Other famous examples are the flat-earth theory, or the theory that birds are government spies. These are both ridiculous theories that are sometimes posed as jokes, but there are also groups that devoutly believe them.
Echo chambers can lead to much more serious consequences, though. Political extremism, hate groups, and radicalism are often conceived in these echo chambers, where users bounce their own extreme ideas off each other. As more and more people are sucked into echo chambers, big and small, people find it harder and harder to admit they are wrong and change their opinions. Generally reasonable people can feel an impossible divide between them after extended periods in echo chambers.
Solutions
So what can we do about this? In a time and age where misinformation runs rampant, how should you protect yourself? It’s impossible to delete every wrong post from the internet, but there are a couple tips you can use to keep yourself safe from misinformation.
First, fact check your sources. You don’t have to go to Wikipedia to correct every meme you see, but if you’re taking information from an unreliable source, it would probably serve you well to verify it with a trusted source Especially if the news sounds dubious or shocking, it generally doesn’t hurt to do a quick Google search. Jaw-dropping news without quoted sources from a random user online is probably not the best place to get your information.
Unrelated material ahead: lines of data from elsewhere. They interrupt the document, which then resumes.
What follows belongs to an exercise in optimizing a design on an open flow for small area; a production flow would make more cautious choices. Only simulation tests tie the RTL to the original design; equivalence was not proved. Power figures rest on the tool's default switching activity, not on a simulated workload.

Setup of run 1:
Design rvsteel_core, start of the top module:
module rvsteel_core #(
  parameter     [31:0]  BOOT_ADDRESS = 32'h00000000
  ) (
  input  wire           clock,
  input  wire           reset,
  input  wire           halt,
  output wire   [31:0]  rw_address,
  input  wire   [31:0]  read_data,
  output wire           read_request,
  input  wire           read_response,
  output wire   [31:0]  write_data,
  output wire   [3:0 ]  write_strobe,
  output wire           write_request,
  input  wire           write_response,
  input  wire           irq_external,
  output wire           irq_external_response,
  input  wire           irq_timer,
  output wire           irq_timer_response,
  input  wire           irq_software,
  output wire           irq_software_response,
  input  wire   [15:0]  irq_fast,
  output wire   [15:0]  irq_fast_response,
  input  wire   [63:0]  real_time_clock
  );
export LEC_CHECK = 0
export CAP_MARGIN = 10
export CORE_MARGIN = 2
export CORE_UTILIZATION = 35
export CTS_BUF_LIST = sky130_fd_sc_hd__clkbuf_8
export PLACE_DENSITY = 0.4
export SETUP_SLACK_MARGIN = 0.1
export SLEW_MARGIN = 10
export SYNTH_HIERARCHICAL = 1
export SYNTH_MINIMUM_KEEP_SIZE = 0
create_clock -name core_clock -period 20.0 [get_ports {clock}]
standard.sh (not shown) runs the stock make flow with config.mk's settings and CLKGATE_MAP_FILE= SYNTH_SCRIPT=/design/flow/synth_recipe.tcl, a recipe that flattens the netlist after the stock synthesis.
==> flow/flow/run.sh <==
#!/bin/bash
# Standard layout, with two changes: clock tree synthesis without dummy loads,
# and small buffers (buf_1) on the input and output ports.
set -e
export CTS_ARGS="-sink_clustering_enable -repair_clock_nets -dont_use_dummy_load"
export BUFFER_PORTS_ARGS="-buffer_cell sky130_fd_sc_hd__buf_1"
bash standard.sh > standard.log 2>&1
Run 1 completed end to end with timing, DRC and antenna clean.
#### Input delta (run 2 over run 1)
# run 1
export LEC_CHECK = 0
export CAP_MARGIN = 10
export CORE_MARGIN = 2
export CORE_UTILIZATION = 35
export CTS_BUF_LIST = sky130_fd_sc_hd__clkbuf_8
export PLACE_DENSITY = 0.4
export SETUP_SLACK_MARGIN = 0.1
export SLEW_MARGIN = 10
export SYNTH_HIERARCHICAL = 1
export SYNTH_MINIMUM_KEEP_SIZE = 0
create_clock -name core_clock -period 20.0 [get_ports {clock}]
# run 2
export LEC_CHECK = 0
export CAP_MARGIN = 20
export CORE_MARGIN = 2
export CORE_UTILIZATION = 25
export PLACE_DENSITY = 0.3
export SLEW_MARGIN = 20
export SYNTH_HIERARCHICAL = 1
export SYNTH_MINIMUM_KEEP_SIZE = 0
create_clock -name core_clock -period 20.0 [get_ports {clock}]
==> flow/run.sh (new file) <==
#!/bin/bash
# synth_recipe.tcl (not shown) runs the flow's synth.tcl, then flattens the netlist and writes it again
# the make line also repeats each setting of config.mk as NAME=value (left out here)
make -C /OpenROAD-flow-scripts/flow DESIGN_CONFIG=/design/flow/config.mk WORK_HOME=/design/flow/orfs CLKGATE_MAP_FILE= SYNTH_SCRIPT=/design/flow/synth_recipe.tcl finish
removed: flow/flow/run.sh
removed: flow/standard.sh
Notes after the runs:
Run 2 against run 1: sequential share of layout area now sits lower; first-iteration DRC count now sits lower; routed wire length now sits higher. Run 2 against run 1: slack of the critical path +0.15 ns; global-route usage -6.8 points; clock buffer instance count of the final layout +43%; number of CTS-inserted buffers +8.5%.
Setup changes, run 2 to run 3
# run 2
export LEC_CHECK = 0
export CAP_MARGIN = 20
export CORE_MARGIN = 2
export CORE_UTILIZATION = 25
export PLACE_DENSITY = 0.3
export SLEW_MARGIN = 20
export SYNTH_HIERARCHICAL = 1
export SYNTH_MINIMUM_KEEP_SIZE = 0
create_clock -name core_clock -period 20.0 [get_ports {clock}]
# run 3
export LEC_CHECK = 0
export CAP_MARGIN = 5
export CORE_MARGIN = 2
export CORE_UTILIZATION = 35
export PLACE_DENSITY = 0.4
export SETUP_SLACK_MARGIN = 0.1
export SLEW_MARGIN = 5
export SYNTH_HIERARCHICAL = 1
export SYNTH_MINIMUM_KEEP_SIZE = 0
create_clock -name core_clock -period 20.0 [get_ports {clock}]
==> flow/flow/run.sh (new file) <==
#!/bin/bash
# Standard layout, with two changes: clock tree synthesis with clkbuf_8 buffers
# and without dummy loads, and small buffers (buf_1) on the input and output ports.
set -e
export CTS_ARGS="-sink_clustering_enable -repair_clock_nets -dont_use_dummy_load -buf_list sky130_fd_sc_hd__clkbuf_8"
export BUFFER_PORTS_ARGS="-buffer_cell sky130_fd_sc_hd__buf_1"
bash standard.sh > standard.log 2>&1
==> flow/standard.sh (new file) <==
#!/bin/bash
# synth_recipe.tcl (not shown) runs the flow's synth.tcl, then flattens the netlist and writes it again
# the make line also repeats each setting of config.mk as NAME=value (left out here)
make -C /OpenROAD-flow-scripts/flow DESIGN_CONFIG=/design/flow/config.mk WORK_HOME=/design/flow/orfs CLKGATE_MAP_FILE= SYNTH_SCRIPT=/design/flow/synth_recipe.tcl "${@:-finish}"
removed: flow/run.sh
==> notes.md <==
The run showing the smaller relative contribution of the clock network to total power is run 3.
Run 3 — net count reported at finish 1.1% lower, run 2 as reference
In run 3 relative to run 2, weighted congestion at the end of routability-driven global placement had gone up by a few percent.
Re total negative setup slack: no difference whatsoever between run 3 and run 2.
Edits applied to the flow inputs when going from run 3 to run 4:
# run 3
export LEC_CHECK = 0
export CAP_MARGIN = 5
export CORE_MARGIN = 2
export CORE_UTILIZATION = 35
export PLACE_DENSITY = 0.4
export SETUP_SLACK_MARGIN = 0.1
export SLEW_MARGIN = 5
export SYNTH_HIERARCHICAL = 1
export SYNTH_MINIMUM_KEEP_SIZE = 0
create_clock -name core_clock -period 20.0 [get_ports {clock}]
# run 4
export LEC_CHECK = 0
export CAP_MARGIN = 10
export CORE_MARGIN = 2
export CORE_UTILIZATION = 35
export CTS_BUF_LIST = sky130_fd_sc_hd__clkbuf_8
export PLACE_DENSITY = 0.4
export SETUP_SLACK_MARGIN = 0.1
export SLEW_MARGIN = 10
export SYNTH_HIERARCHICAL = 1
export SYNTH_MINIMUM_KEEP_SIZE = 0
create_clock -name core_clock -period 20.0 [get_ports {clock}]
==> flow/run.sh (new file) <==
#!/bin/bash
# synth_recipe.tcl (not shown) runs the flow's synth.tcl, then flattens the netlist and writes it again
# the make line also repeats each setting of config.mk as NAME=value (left out here)
make -C /OpenROAD-flow-scripts/flow DESIGN_CONFIG=/design/flow/config.mk WORK_HOME=/design/flow/orfs CLKGATE_MAP_FILE= SYNTH_SCRIPT=/design/flow/synth_recipe.tcl finish
removed: flow/flow/run.sh
removed: flow/standard.sh
==> notes.md <==
Compared with run 3, in run 4 core utilization increased 1.9 points; initial antenna violation count decreased 12. Per the comparison of run 4 with run 3, fmax shows no meaningful change; area growth from synthesis to layout shows an increase of 5.3 points; post-route worst hold slack shows a reduction of 0.012 ns.

---

rvsteel_core, a different RTL version from the one above (not shown whole).
Size: ~1500 flip-flops.
export LEC_CHECK = 0
export CAP_MARGIN = 10
export CORE_MARGIN = 2
export CORE_UTILIZATION = 42
export PLACE_DENSITY = 0.48
export SETUP_SLACK_MARGIN = 0.1
export SLEW_MARGIN = 10
export SYNTH_HIERARCHICAL = 1
export SYNTH_MINIMUM_KEEP_SIZE = 0
create_clock -name core_clock -period 20.0 [get_ports {clock}]
==> flow/flow/run.sh <==
#!/bin/bash
# Standard layout, with two changes: clock tree synthesis with clkbuf_8 buffers
# and without dummy loads, and small buffers (buf_1) on the input and output ports.
set -e
export CTS_ARGS="-sink_clustering_enable -repair_clock_nets -dont_use_dummy_load -buf_list sky130_fd_sc_hd__clkbuf_8"
export BUFFER_PORTS_ARGS="-buffer_cell sky130_fd_sc_hd__buf_1"
bash standard.sh > standard.log 2>&1
The baseline went through all stages and came out clean.
Next try:
==> flow/flow/run.sh (replaced) <==
#!/bin/bash
# Standard layout, with two changes: clock tree synthesis without dummy loads,
# and small buffers (buf_1) on the input and output ports.
set -e
export CTS_ARGS="-sink_clustering_enable -repair_clock_nets -dont_use_dummy_load"
export BUFFER_PORTS_ARGS="-buffer_cell sky130_fd_sc_hd__buf_1"
bash standard.sh > standard.log 2>&1
Total power increases by 2.4%.
Sequential power barely changes.
Worst hold slack hardly moves.
Worst setup slack improves by 0.29 ns.
Synthesized cell count is unchanged.
Global-route usage shrinks by 0.22 points.
Non-clock buffer count rises by 4.
Next try:
==> flow/flow/run.sh (replaced) <==
#!/bin/bash
# Standard layout, with two changes: clock tree synthesis with clkbuf_8 buffers
# and without dummy loads, and small buffers (buf_1) on the input and output ports.
set -e
export CTS_ARGS="-sink_clustering_enable -repair_clock_nets -dont_use_dummy_load -buf_list sky130_fd_sc_hd__clkbuf_8"
export BUFFER_PORTS_ARGS="-buffer_cell sky130_fd_sc_hd__buf_1"
bash standard.sh > standard.log 2>&1
CAP_MARGIN = 5   (was 10)
CORE_UTILIZATION = 35   (was 42)
PLACE_DENSITY = 0.4   (was 0.48)
SLEW_MARGIN = 5   (was 10)
What happened: Global-route usage shrinks by 4.7 points; via count rises by 0.31%; final cell count came out higher by about 7%.

-- re-timing with driven ports --
No port has a modelled driver above. Below, the same layouts with a new extraction and two added sets of constraints. Step 1 assumes that a clkbuf_16 drives the clock port and a buf_2 every other input. Step 2 times the ports against the registers' clock, not the clock port: input delays grow and output delays shrink by t, the midpoint of the rising clock arrivals with the driver on. Slacks: ideal ports / drivers / drivers and shift; pairs: ideal ports / drivers.
| run | t, ns | setup slack, ns | worst hold slack (ns) |
|---|---|---|---|
| run 1 | 0.884 | 0.388 / 0.189 / -0.143 | 0.546 / 0.546 / 0.546 |
| run 2 | 0.960 | 0.535 / 0.515 / -0.126 | 0.519 / 0.519 / 0.519 |
| run 3 | 1.109 | 0.441 / 0.255 / -0.428 | 0.540 / 0.540 / 0.540 |
| run 4 | 1.123 | 0.417 / 0.393 / -0.314 | 0.528 / 0.528 / 0.528 |
| the first run of note 2 | 1.103 | 0.522 / 0.493 / -0.243 | 0.495 / 0.495 / 0.495 |
| the second run of note 2 | 0.915 | 0.810 / 0.861 / -0.033 | 0.495 / 0.495 / 0.495 |
| the third run of note 2 | 1.117 | 0.389 / 0.283 / -0.198 | 0.494 / 0.494 / 0.494 |
Met with ideal ports but missed after step 2: setup timing in every run listed. The setup slack of run 3, which loses most, moves by -0.186 ns with the drivers and by -0.869 ns with both steps.
Source: an optimization exercise on an open RTL-to-GDS flow (aim: small area and a short achievable clock period). Production flows keep margins and buffers that such runs may drop. Only simulation tests tie the RTL to the original design; equivalence was not proved. Power and IR drop assume default switching activity.

==> flow/design.v (excerpt) <==
module work_zyq(CLK,rst,keystat,dataout);
	input CLK;
	input rst;
	input [4:0]keystat;
	output [31:0]dataout;
	reg [31:0]dataout;
	reg [14:0]first;       
	reg [2:0]preop;        
	reg [4:0]prestat;      
	wire [14:0] second;
	zq_v4 uv(.d(dataout[15:0]), .v(second));
	wire subm = preop[0];
	wire [14:0] u;
	wire uco;              
	zq_rca #(15) uas(.a(first), .b(second ^ {15{subm}}), .ci(subm), .s(u), .co(uco));
	wire gt = uco & |u;
	wire [14:0] mag;       
	zq_cneg #(15) uneg(.x(u), .n(subm & ~uco), .y(mag));
	wire [15:0] sum = {uco, mag};
	wire [28:0] prod;
	zq_mul15 umul(.a(first), .b(second), .p(prod));
	wire [14:0] quo;
	zq_div15 udiv(.n(first), .d(second), .q(quo));
	wire is_add = preop == 3'b110;
	wire is_sub = preop == 3'b111;
	wire is_mul = preop == 3'b100;
	wire is_div = preop == 3'b101;
	wire is_none = ~preop[2];
	wire [28:0] ans = ({29{is_add}} & {13'd0, uco, 15'd0}) |
	                  ({29{is_add | is_sub}} & {14'd0, mag}) |
  ...
Size: roughly 2,600 cells after synthesis, about 55 flip-flops, ~39 I/O pins, about 16,000 µm² of cells after synthesis.
==> module work_zyq, before the edit <==
module work_zyq(CLK,rst,keystat,dataout);
	input CLK;
	input rst;
	input [4:0]keystat;
	output [31:0]dataout;
	reg [31:0]dataout;
	reg [14:0]first;       
	reg [2:0]preop;        
	reg [4:0]prestat;      
	wire [14:0] second;
	zq_v4 uv(.d(dataout[15:0]), .v(second));
	wire subm = preop[0];
	wire [14:0] u;
	wire uco;              
	zq_rca #(15) uas(.a(first), .b(second ^ {15{subm}}), .ci(subm), .s(u), .co(uco));
	wire gt = uco & |u;
	wire [14:0] mag;       
	zq_cneg #(15) uneg(.x(u), .n(subm & ~uco), .y(mag));
	wire [15:0] sum = {uco, mag};
	wire [28:0] prod;
	zq_mul15 umul(.a(first), .b(second), .p(prod));
	wire [14:0] quo;
	zq_div15 udiv(.n(first), .d(second), .q(quo));
	wire is_add = preop == 3'b110;
	wire is_sub = preop == 3'b111;
	wire is_mul = preop == 3'b100;
	wire is_div = preop == 3'b101;
	wire is_none = ~preop[2];
	wire [28:0] ans = ({29{is_add}} & {13'd0, uco, 15'd0}) |
	                  ({29{is_add | is_sub}} & {14'd0, mag}) |
	                  ({29{is_mul}} & prod) |
	                  ({29{is_div}} & {14'd0, quo}) |
	                  29'd0;    
	wire [31:0] bcd;
	zq_bcd29 ubcd(.b(ans), .d(bcd));
	wire neg = is_sub & ~gt;
	wire [4:0] nz;         
	assign nz[0] = |bcd[3:0];
	assign nz[1] = |bcd[7:4];
	assign nz[2] = |bcd[11:8];
	assign nz[3] = |bcd[15:12];
	assign nz[4] = |bcd[19:16];
	wire [5:1] sgn;
	assign sgn[1] = neg & ~|nz[4:1];
	assign sgn[2] = neg & nz[1] & ~|nz[4:2];
	assign sgn[3] = neg & nz[2] & ~|nz[4:3];
	assign sgn[4] = neg & nz[3] & ~nz[4];
	assign sgn[5] = neg & nz[4];
	wire dz = is_div & ~|second;
	wire [31:0] res = dz ? 32'h00000EDD :
		bcd | {8'd0, {4{sgn[5]}}, {4{sgn[4]}}, {4{sgn[3]}}, {4{sgn[2]}}, {4{sgn[1]}}, 4'd0};
	wire d_keep, d_shift, d_res, f_load, f_keep;
	wire [4:0] k_nx;
	zq_ctl uctl(.rst(rst), .keystat(keystat), .prestat(prestat),
		.d_keep(d_keep), .d_shift(d_shift), .d_res(d_res), .f_load(f_load), .f_keep(f_keep), .k_nx(k_nx));
	always @(posedge CLK) begin
		dataout <= ({32{d_keep}} & dataout) | ({32{d_shift}} & {dataout[27:0], keystat[3:0]}) |
		           ({32{d_res}} & res);
		first <= ({15{f_keep}} & first) | ({15{f_load}} & second);
		preop <= ({3{f_keep}} & preop) | ({3{f_load}} & {1'b1, keystat[1:0]});
		prestat <= k_nx;
	end
endmodule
Second, expose yourself to a wide spectrum of opinions. Even if you are only listening to facts, it is still easy to get a tilted picture of an issue. This is especially common in politics, which leads to a large amount of misinformation.
Make sure that you have thoroughly heard both sides of the story instead of jumping to conclusions. Try reading from multiple sources. You don’t have to agree with everyone, but make sure you’re getting the full story.
Most importantly, keep an open mind. Everyone makes mistakes, and everyone will be wrong sometimes. The most important part is to actively catch your mistakes and fix them.
When someone calls you out, don’t jump to being defensive. Consider that you may be wrong yourself, and be willing to admit it. The other person will often be wrong, but it’s always possible that maybe you got some faulty information somewhere.
While fake news has seen a surge in popularity in recent years, by following these simple tips, you can protect yourself from the pitfalls that so many other unfortunate internet users have fallen into. Stay away from echo chambers, check your sources, and admit your mistakes.